Crumbs - I certainly didn't expect this thread to kick off so much!
First of all, I want to say that I had a good birth. The worst of it was the distress of having to deal with the sudden change in plan, but apart from that everything went amazingly well and the end result was happy healthy baby and happy healthy mum. I can't complain about that and won't.
It never occurred to me to make a fuss when I was told that there were no midwives available. I was deep into intense labour, didn't want to have to concentrate on anything else. Tried to discuss with the person on the phone whether the situationw ould change, midwives come free etc, in the next hours, but wasn't really capable of it. She told me (and I have no reason to doubt her) that she had been phoning around to try and find me a midwife. I didn't care who came, I'm not fussed about having got to know the midwife veforehand, but if there's no-one available then even not being fussy isn't going to help.
And, for your information, it would not have been an agency midwife who would have come, but an NHS one who was not even on duty. There are only 3 community midwives covering homebirths in this area, so most home births are actually attended by offduty volunteers. I don't know whether they are paid for volunteering, but that's hardly the point - they aren't agency midwives.
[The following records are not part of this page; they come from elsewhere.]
===== src/rtl/xbc_pkg.sv =====
// Package: shared encodings for the bypass disposition control block.
// Assumes a single 32-bit control word; the field positions are parameters of the top.
package xbc_pkg;
    typedef enum logic [1:0] {
        DISP_TRANSLATE = 2'b00,
        DISP_BYPASS    = 2'b01,
        DISP_ABORT     = 2'b10
    } disp_e;
endpackage


===== src/rtl/xbc_addr_decode.sv =====
// Module: xbc_addr_decode
// Turns the bus strobes into "write hits the word" and "read hits the word" qualifiers.
// Assumes full-width offset compare; any other offset is a miss.
module xbc_addr_decode #(
    parameter int          ADDR_W = 8,
    parameter logic [ADDR_W-1:0] OFFSET = 8'h44
) (
    input  logic [ADDR_W-1:0] addr,
    input  logic              wr_en,
    input  logic              rd_en,
    output logic              wr_hit,
    output logic              rd_hit
);
    logic match;

    // Compare the access offset with the word's offset and qualify the strobes.
    always_comb begin
        match  = (addr == OFFSET);
        wr_hit = wr_en && match;
        rd_hit = rd_en && match;
    end
endmodule


===== src/rtl/xbc_word_store.sv =====
// Module: xbc_word_store
// Holds the control word and applies the commit-flag write rule.
// Assumes the commit completes in one cycle, so the flag position is never stored.
module xbc_word_store #(
    parameter int              DATA_W     = 32,
    parameter int              COMMIT_POS = 31,
    parameter logic [DATA_W-1:0] RESET_VAL = 32'h0000_1000
) (
    input  logic              clk,
    input  logic              rst_n,
    input  logic              wr_hit,
    input  logic [DATA_W-1:0] wr_data,
    output logic [DATA_W-1:0] word_q
);
    localparam logic [DATA_W-1:0] COMMIT_MASK = DATA_W'(1) << COMMIT_POS;

    logic commit;

    // A write counts only when it hits the word and carries the commit flag.
    always_comb begin
        commit = wr_hit && wr_data[COMMIT_POS];
    end

    // Store the committed data with the flag cleared; reset takes priority over any write.
    always_ff @(posedge clk) begin
        if (!rst_n) begin
            word_q <= RESET_VAL;
        end else if (commit) begin
            word_q <= wr_data & ~COMMIT_MASK;
        end
    end
endmodule


===== src/rtl/xbc_readback.sv =====
// Module: xbc_readback
// Registers read data one cycle after a read strobe: the word on a hit, zero on a miss.
// Assumes read data holds its value between strobes.
module xbc_readback #(
    parameter int DATA_W = 32
) (
    input  logic              clk,
    input  logic              rst_n,
    input  logic              rd_en,
    input  logic              rd_hit,
    input  logic [DATA_W-1:0] word_q,
    output logic [DATA_W-1:0] rd_data
);
    // Capture the read result on each strobe and hold it otherwise.
    always_ff @(posedge clk) begin
        if (!rst_n) begin
            rd_data <= '0;
        end else if (rd_en) begin
            rd_data <= rd_hit ? word_q : '0;
        end
    end
endmodule


===== src/rtl/xbc_disposition.sv =====
// Module: xbc_disposition
// Decides translate, pass-through or abort for each request, combinationally.
// Assumes the block bit comes from a register, so no loop is formed.
module xbc_disposition
    import xbc_pkg::*;
(
    input  logic  xlate_en,
    input  logic  block_bit,
    input  logic  req_valid,
    output logic  resp_valid,
    output disp_e resp_kind
);
    // Pick the outcome from the enable level first, then from the stored block bit.
    always_comb begin
        resp_valid = req_valid;
        if (xlate_en) begin
            resp_kind = DISP_TRANSLATE;
        end else if (block_bit) begin
            resp_kind = DISP_ABORT;
        end else begin
            resp_kind = DISP_BYPASS;
        end
    end
endmodule


===== src/rtl/xlate_bypass_ctrl.sv =====
// Module: xlate_bypass_ctrl (top)
// Control word that sets the fate of transactions while translation is globally off.
// Assumes a single-cycle register bus and a same-cycle request/disposition handshake.
module xlate_bypass_ctrl #(
    parameter int                ADDR_W     = 8,
    parameter int                DATA_W     = 32,
    parameter logic [ADDR_W-1:0] OFFSET     = 8'h44,
    parameter int                BLOCK_POS  = 20,
    parameter int                COMMIT_POS = 31,
    parameter logic [DATA_W-1:0] RESET_VAL  = 32'h0000_1000
) (
    input  logic              clk,
    input  logic              rst_n,
    input  logic [ADDR_W-1:0] reg_addr,
    input  logic              reg_wr_en,
    input  logic [DATA_W-1:0] reg_wr_data,
    input  logic              reg_rd_en,
    output logic [DATA_W-1:0] rd_data,
    input  logic              xlate_en,
    input  logic              req_valid,
    output logic              resp_valid,
    output logic [1:0]        resp_kind
);
    import xbc_pkg::*;

    logic              wr_hit;
    logic              rd_hit;
    logic [DATA_W-1:0] word_q;
    disp_e             kind;

    xbc_addr_decode #(.ADDR_W(ADDR_W), .OFFSET(OFFSET)) u_dec (
        .addr   (reg_addr),
        .wr_en  (reg_wr_en),
        .rd_en  (reg_rd_en),
        .wr_hit (wr_hit),
        .rd_hit (rd_hit)
    );

    xbc_word_store #(.DATA_W(DATA_W), .COMMIT_POS(COMMIT_POS), .RESET_VAL(RESET_VAL)) u_store (
        .clk     (clk),
        .rst_n   (rst_n),
        .wr_hit  (wr_hit),
        .wr_data (reg_wr_data),
        .word_q  (word_q)
    );

    xbc_readback #(.DATA_W(DATA_W)) u_rd (
        .clk     (clk),
        .rst_n   (rst_n),
        .rd_en   (reg_rd_en),
        .rd_hit  (rd_hit),
        .word_q  (word_q),
        .rd_data (rd_data)
    );

    xbc_disposition u_disp (
        .xlate_en   (xlate_en),
        .block_bit  (word_q[BLOCK_POS]),
        .req_valid  (req_valid),
        .resp_valid (resp_valid),
        .resp_kind  (kind)
    );

    // Present the enumerated outcome as a plain vector at the port.
    always_comb begin
        resp_kind = kind;
    end
endmodule


===== config.mk =====
export PLATFORM = sky130hd
export DESIGN_NAME = xlate_bypass_ctrl
export DESIGN_NICKNAME = d
export VERILOG_FILES = /design/src/rtl/xbc_pkg.sv /design/src/rtl/xbc_addr_decode.sv /design/src/rtl/xbc_word_store.sv /design/src/rtl/xbc_readback.sv /design/src/rtl/xbc_disposition.sv /design/src/rtl/xlate_bypass_ctrl.sv
export SDC_FILE = /design/constraint.sdc
export NUM_CORES = 1
export LEC_CHECK = 0
export ABC_AREA = 1
export CORE_MARGIN = 3
export CORE_UTILIZATION = 35
export CTS_CLUSTER_SIZE = 28
export DETAILED_ROUTE_END_ITERATION = 6
export DONT_BUFFER_PORTS = 1
export PLACE_DENSITY = 0.57
export SLEW_MARGIN = 15
export SYNTH_ARGS = -nofsm -noshare
export SYNTH_HDL_FRONTEND = slang
export SYNTH_SLANG_ARGS = --single-unit
export TNS_END_PERCENT = 5

===== constraint.sdc =====
create_clock -name clk -period 2.2 [get_ports clk]
set_input_delay 0.44 -clock clk [delete_from_list [all_inputs] [get_ports clk]]
set_output_delay 0.44 -clock clk [all_outputs]
set_load 0.02 [all_outputs]

## After elaboration in Yosys (flattened, before gate mapping)

Cells that the tools add are included.

| storage, ports and cells | value |
|---|---|
| register bits | 63 |
| input port bits | 46 |

| operators by class | value |
|---|---|
| equal/unequal tests | 1 |
| mux-type cells | 3 |
| reductions and logical operators | 3 |

Operator list:

| kind | number |
|---|---|
| $mux W31 | 1 |
| $eq A8 B7 Y1 const B | 1 |
| $mux W2 | 2 |
| $logic_and A1 B1 Y1 | 3 |

## Longest topological paths before layout

Gate-level depths: netlist of run 1.

| logic depth | value |
|---|---|
| depth in word-level cells | 3 |
| depth in mapped cells | 8 |
| gate-level depth less buffers | 7 |

## Hierarchy

A second synthesis of run 1 with hierarchy kept.

| second synthesis, totals | value |
|---|---|
| cell total of the unflattened synthesis | 360 |
| area, all modules | 2,617.5 um2 |

Modules (own cells, without submodules):

| module | times used | cells an instance | area each (um2) |
|---|---|---|---|
| xbc_word_store | 1 | 196 | 1,283.7 |
| xbc_readback | 1 | 143 | 1,248.7 |
| xbc_addr_decode | 1 | 17 | 63.8 |
| xbc_disposition | 1 | 4 | 21.3 |

## Worst setup path before layout of run 1

OpenSTA, ideal clock, no wires.

| timing | value |
|---|---|
| path kind | in2reg |
| start point | input reg_addr[0] |
| end point | register u_store.word_q[12] |
| setup time | 0.130 ns |
| arrival | 1.114 ns |
| slack | 0.956 ns |
| stages | 7 |
| buffers on the path | 1 |
| path through | inv_1 > nand2_1 > nor2_4 > nand3_1 > buf_2 > nand2_1 > nand3_1 |

| on the way | value |
|---|---|
| word-level cells in the longest chain between the ends | 3 |

RTL lines:

| element | line | source |
|---|---|---|
| from (decl) | xlate_bypass_ctrl.sv:14 | `input logic [ADDR_W-1:0] reg_addr,` |
| $eq A8 B7 Y1 | xbc_addr_decode.sv:18 | `match = (addr == OFFSET);` |
| $logic_and A1 B1 Y1 | xbc_addr_decode.sv:19 | `wr_hit = wr_en && match;` |
| $logic_and A1 B1 Y1 | xbc_word_store.sv:21 | `commit = wr_hit && wr_data[COMMIT_POS];` |
| to (signal assigned) | xbc_word_store.sv:29 | `word_q <= wr_data & ~COMMIT_MASK;` |
| to (decl) | xbc_word_store.sv:13 | `output logic [DATA_W-1:0] word_q` |

No other way between the ends.
A chain may end at the register's enable or synchronous reset.

## Worst setup path after layout of run 1

| timing | value |
|---|---|
| start point | register u_store.word_q[20] |
| end point | output resp_kind[1] |

| on the way | value |
|---|---|
| word-level cells in the longest chain between the ends | 2 |

RTL lines:

| element | line | source |
|---|---|---|
| $mux W2 | xbc_disposition.sv:18 | `end else if (block_bit) begin` |
| $mux W2 | xbc_disposition.sv:16 | `if (xlate_en) begin` |
| to (decl) | xlate_bypass_ctrl.sv:22 | `output logic [1:0] resp_kind` |

No other way between the ends.

==> results of run 1 <==
==> flip-flops by register name, indices dropped and copies added (netlist names) <==
name            flops
u_rd.rd_data       31
u_store.word_q     31
==> routing by layer <==
| layer | vias up | GRT usage [%] |
|---|---|---|
| met5 | - | 0 |
| met4 | 0 | 8.77 |
| met3 | 17 | 5.71 |
| met2 | 84 | 26.8 |
| met1 | 1081 | 19.6 |
| li1 | 1272 | - |
==> placed cells by master, fill, tap and decap left out, drive strengths merged, types with 2 or more instances in the layout <==
cell type	instances
a21oi	31
buf	7
clkbuf	10
clkinv	2
clkinvlp	3
dfxtp	62
inv	99
nand2	97
nand3	2
nand4	62
nor2	34
==> kinds of logic (layout without fill, tap and decap cells) <==
group                  count (synthesis)  after routing  synth area share (%)
AOI/OAI and AO/OA                     31             31                  5.50
DFF                                   62             62                  44.0
buffers and inverters                131            122                  18.4
and+or+nand+nor                      195            195                  32.0
other                                  1              1                 0.133
==> layout make-up <==
| class | count | area share (%) |
|---|---|---|
| Clock inverter | 6 | 2.04 |
| Clock buffer | 10 | 4.15 |
| Inverter | 99 | 12.1 |
| Timing Repair Buffer | 7 | 2.53 |
| Multi-Input combinational cell | 227 | 34.6 |
| Tap cell | 102 | 4.15 |
| Sequential cell | 62 | 40.4 |
==> cell usage after synthesis <==
cell type / count / area [um2]
sky130_fd_sc_hd__a21oi_1: 31 / 155
sky130_fd_sc_hd__buf_1: 6 / 22.5
sky130_fd_sc_hd__buf_2: 15 / 75.1
sky130_fd_sc_hd__buf_4: 2 / 15.0
sky130_fd_sc_hd__clkbuf_1: 9 / 33.8
sky130_fd_sc_hd__conb_1: 1 / 3.75
sky130_fd_sc_hd__dfxtp_1: 62 / 1240
sky130_fd_sc_hd__inv_1: 96 / 360
sky130_fd_sc_hd__inv_2: 3 / 11.3
sky130_fd_sc_hd__nand2_1: 97 / 364
sky130_fd_sc_hd__nand3_1: 2 / 10.0
sky130_fd_sc_hd__nand4_1: 62 / 388
sky130_fd_sc_hd__nor2_1: 32 / 120
sky130_fd_sc_hd__nor2_4: 2 / 22.5
==> worst max-delay path by stage <==
stage,depth (start not counted),endpoint,startpoint
after CTS,2,resp_kind[1],u_store.word_q[20]
after global placement,7,u_store.word_q[0],reg_addr[4]
after global routing,2,resp_kind[1],u_store.word_q[20]
final,2,resp_kind[1],u_store.word_q[20]
after detailed placement,7,u_store.word_q[0],reg_addr[4]
after floorplan,7,u_store.word_q[12],reg_addr[0]
==> worst max-delay path, cell delays in order (launching register included) <==
cell and delay, ps:
sky130_fd_sc_hd__dfxtp_1 350, sky130_fd_sc_hd__inv_1 70, sky130_fd_sc_hd__nor2_1 300
==> stage by stage <==
step	total power (uW)	utilization (%)	cells	hold slack, ps
after floorplan	1240	-	420	429
after global placement	1250	37.1	497	446
after detailed placement	1250	37.1	497	448
after CTS	2230	39.5	513	171
after global routing	2300	39.5	513	184
final	2210	39.5	513	194
==> power by group through the flow <==
stage | Sequential (uW) | Combinational (uW) | Clock [uW]
floorplan | 1150 | 90.2 | 0
global placement | 1150 | 99.1 | 0
detailed placement | 1150 | 100 | 0
CTS | 1120 | 100 | 1010
global route | 1120 | 115 | 1070
finish | 1120 | 98.9 | 986
==> results.md, run 1 <==
Outcome:
- The flow ran to the end, and the final reports show no timing, DRC or antenna violations.

Power and ir drop:
- Sequential cells burn 50.9% of the power.
- The largest vdd supply drop is 0.261 mV.
- Summed over all cells, the static leakage comes to 0.00134 uW.
- The switching power share of the total is 24.5%.
- In this run the power spent charging and discharging nets is 540 uW.
- The clock share of power is 44.7%.
- The internal portion of total power is 1670 uW.
- The power per cell area is 719 nW/um2.
- The part of the total power dissipated in combinational logic is 4.5%.

Yosys:
- Yosys printed 0 warnings.
- The sequential cell area fraction in the yosys report is 44.0%.
- The post-synthesis sequential element count is 62.
- Yosys mapped the design onto 14 distinct sky130hd cell types.
- The mapped netlist covers 2820 um2.
- The net count of the mapped netlist is 466.
- The synthesized instance count is 420.
- The average cell area after synthesis is 6.72 um2.

Clock tree:
- The root buffer cell chosen for the clock tree is sky130_fd_sc_hd__clkbuf_8.
- The clock buffer count from CTS is 9.
- The worst-case clock buffer depth is 2.
- The clock-pin slew of the registers on the worst-case setup and hold paths is 70 ps.
- The clock latency reported for the late side of the worst-skew pair is 350 ps.
- The depth of the CTS H-tree is 3.
- The post-CTS repair timing setup buffer count is 0.
- The sink count of the clock tree is 62.
- TritonCTS built the clock tree.
- In this run, post-CTS repair resized a total of 0 instances.
- The number of hold buffers added after cts is 0.

STA:
- The count of endpoints failing hold in the final timing report came to 0.
- The final setup violation count is 0.
- After routing, the total negative slack on setup checks comes to 0 ps.
- Setup repair after global routing left no endpoint under its margin.
- The transition time at the pin with the least slew margin is 588 ps.
- Once routing completed, OpenROAD measured the worst setup slack at 698 ps.
- For the final database, setup skew stands at 7.02 ps.
- The worst path uses 68.3% of the clock period.
- The max-slew violation total from the final report is 0.
- The relative slew slack is 60.8%.
- Timing would allow up to 666 MHz.
- The minimum clock period after layout is 1500 ps.

Floorplan:
- For this configuration, the core starts out at a cell density of 36.3%.
- The floorplan core area is 7770 um2.
- The die covers 9180 um2.
- Measured along the y axis, the die boundary spans 95.8 um.
- The width of the die is 95.8 um.
- The top-level I/O count is 81.
- The floorplan has 32 rows.

Detailed routing:
- After detailed routing, the wire length on met1 is 3.24 mm.
- The DRC violation total after the first TritonRoute iteration is 128.
- After detailed routing, the average wire length per cell comes to 13.6 um.
- The routed design has 6.96 mm of wire.
- Summing over every cut layer, the via total after detailed routing is 2454.
- After detailed routing, the met2 layer carries 3.00 mm of wire.
- The first TritonRoute pass finished after 4 iterations.
- Dividing the detail-routed via count by the number of cells gives 4.78.
- The met3 routed wirelength is 521 um.
- In the routed design, unresolved DRC markers number 0.
- The detail route stage leaves a number of antenna-violating nets equal to 0.
- In this run the top signal layer used is met4.

Global routing:
- Entering global routing, the biggest net connects 63 pins.
- The total routing resource utilization after global routing is 16.7%.
- The number of global-route vias before repair is 2500.
- The global-route wire length before repair is 11.7 mm.
- The total overflow left after global routing is 0.
- The initial antenna violation count was 0.

Critical path:
- In this run the register-to-register setup slack is 1400 ps.
- The endpoint of the most critical register-to-register path is u_rd.rd_data[1].
- The required arrival time at the worst endpoint is 1760 ps.
- The classification of the worst setup path is reg -> out.
- In this run the critical register-to-register path is launched from u_rd.rd_data[1].
- STA classifies the critical path endpoint as an output port.
- Counting cells, the worst reg-to-reg path comes to 2.
- STA classifies the critical path startpoint as a register.
- The arrival time reported for the critical path endpoint is 1060 ps.
- Of all nets on the critical path, the largest fanout is 3.

Finish:
- After routing the design area is 3070 um2.
- 0 antenna diodes ended up in the layout.
- The layout overhead on the synthesized area is 8.82%.
- Cells with a size suffix above 1 make up 6.57% of the layout.
- The final layout contains 452 nets.
- The multi-input combinational cells in the finished layout cover a total of 1060 um2.
- In the final layout, flip-flops and latches occupy 1240 um2.
- The number of inserted filler cells in the final layout is 842.

Hold path:
- The path with the worst hold slack has its endpoint at u_store.word_q[12].
- The path class of the lowest-slack min-delay path is in -> reg.
- The number of stages on the worst hold path is 1.
- The worst hold path begins at rst_n.

Flow run:
- The tool flagged a number of max-cap violations equal to 0.

Placed design:
- The sum of net half-perimeters after detailed placement is 4.41 mm.
- The number of input and output port buffers inserted is 0.
- The worst slack after detailed placement is 765 ps.
- The post-place instance area is 2880 um2.
- The final RePlAce weighted congestion is 0.714.
Note: power is estimated with default switching activity, not from simulation.
==> run 2: changes to the inputs <==
--- a/config.mk
+++ b/config.mk
@@ -5,7 +5,7 @@
 export SDC_FILE = /design/constraint.sdc
 export NUM_CORES = 1
 export LEC_CHECK = 0
-export ABC_AREA = 1
+export ABC_AREA = 0
 export CORE_MARGIN = 3
 export CORE_UTILIZATION = 35
 export CTS_CLUSTER_SIZE = 28
==> constraint.sdc (replaced) <==
create_clock -name clk -period 1.5 [get_ports clk]
set_input_delay 0.3 -clock clk [delete_from_list [all_inputs] [get_ports clk]]
set_output_delay 0.3 -clock clk [all_outputs]
set_load 0.02 [all_outputs]
==> run 2 against run 1 <==
Net effect: register-to-register slack got worse by 650 ps; count of clock-buffer cells in the layout rose by 3; first-iteration DRC count fell by 36%; global-route usage fell by 1.7 points; sequential share of layout area rose by 2.7 points; final area fell by 6.3%; largest power group unchanged.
As to whether I have the 'right' to a home birth - well, I suppose I do, as much as I have the right to any treatment on the NHS. But, equally, as a woman who has also given birth in hospital were midwives had to rush between women, and as one who believes that we look after each other (after all, think how the NHS is funded), I don't feel it would be right to take two midwives away when they may be needed for more than one woman's care. The stories I've read here on MN about mums labouring in totally unsuitable places, or without enough personal attention and therefore reliant on monitors, just don't compare with the care I have been lucky enough to receive in hospital, even with having to share midwives, and I wouldn't deliberately inflict that on another woman. Even if it's not 'my fault' but caused by the underfunding of the hospital.
I think that the hospital tried to make it up to me for losing my HB. Although they have a birthing pool suite, it is, according to other mums I know in our town, very difficult to get access to the pool. Every one who has used the pool believes that they got it because they had someone fighting for their right to do so. In one case the mum was accompanied to hospital by her community midwife, in another her health visitor was on the ward for some reason. So the fact that I arrived there and the pool was already filled and waiting for me does suggest something.
I don't see what benefit there would be to my making a complaint. The facilities weren't available for what I wanted, but the hospital did their best with the facilities that they had.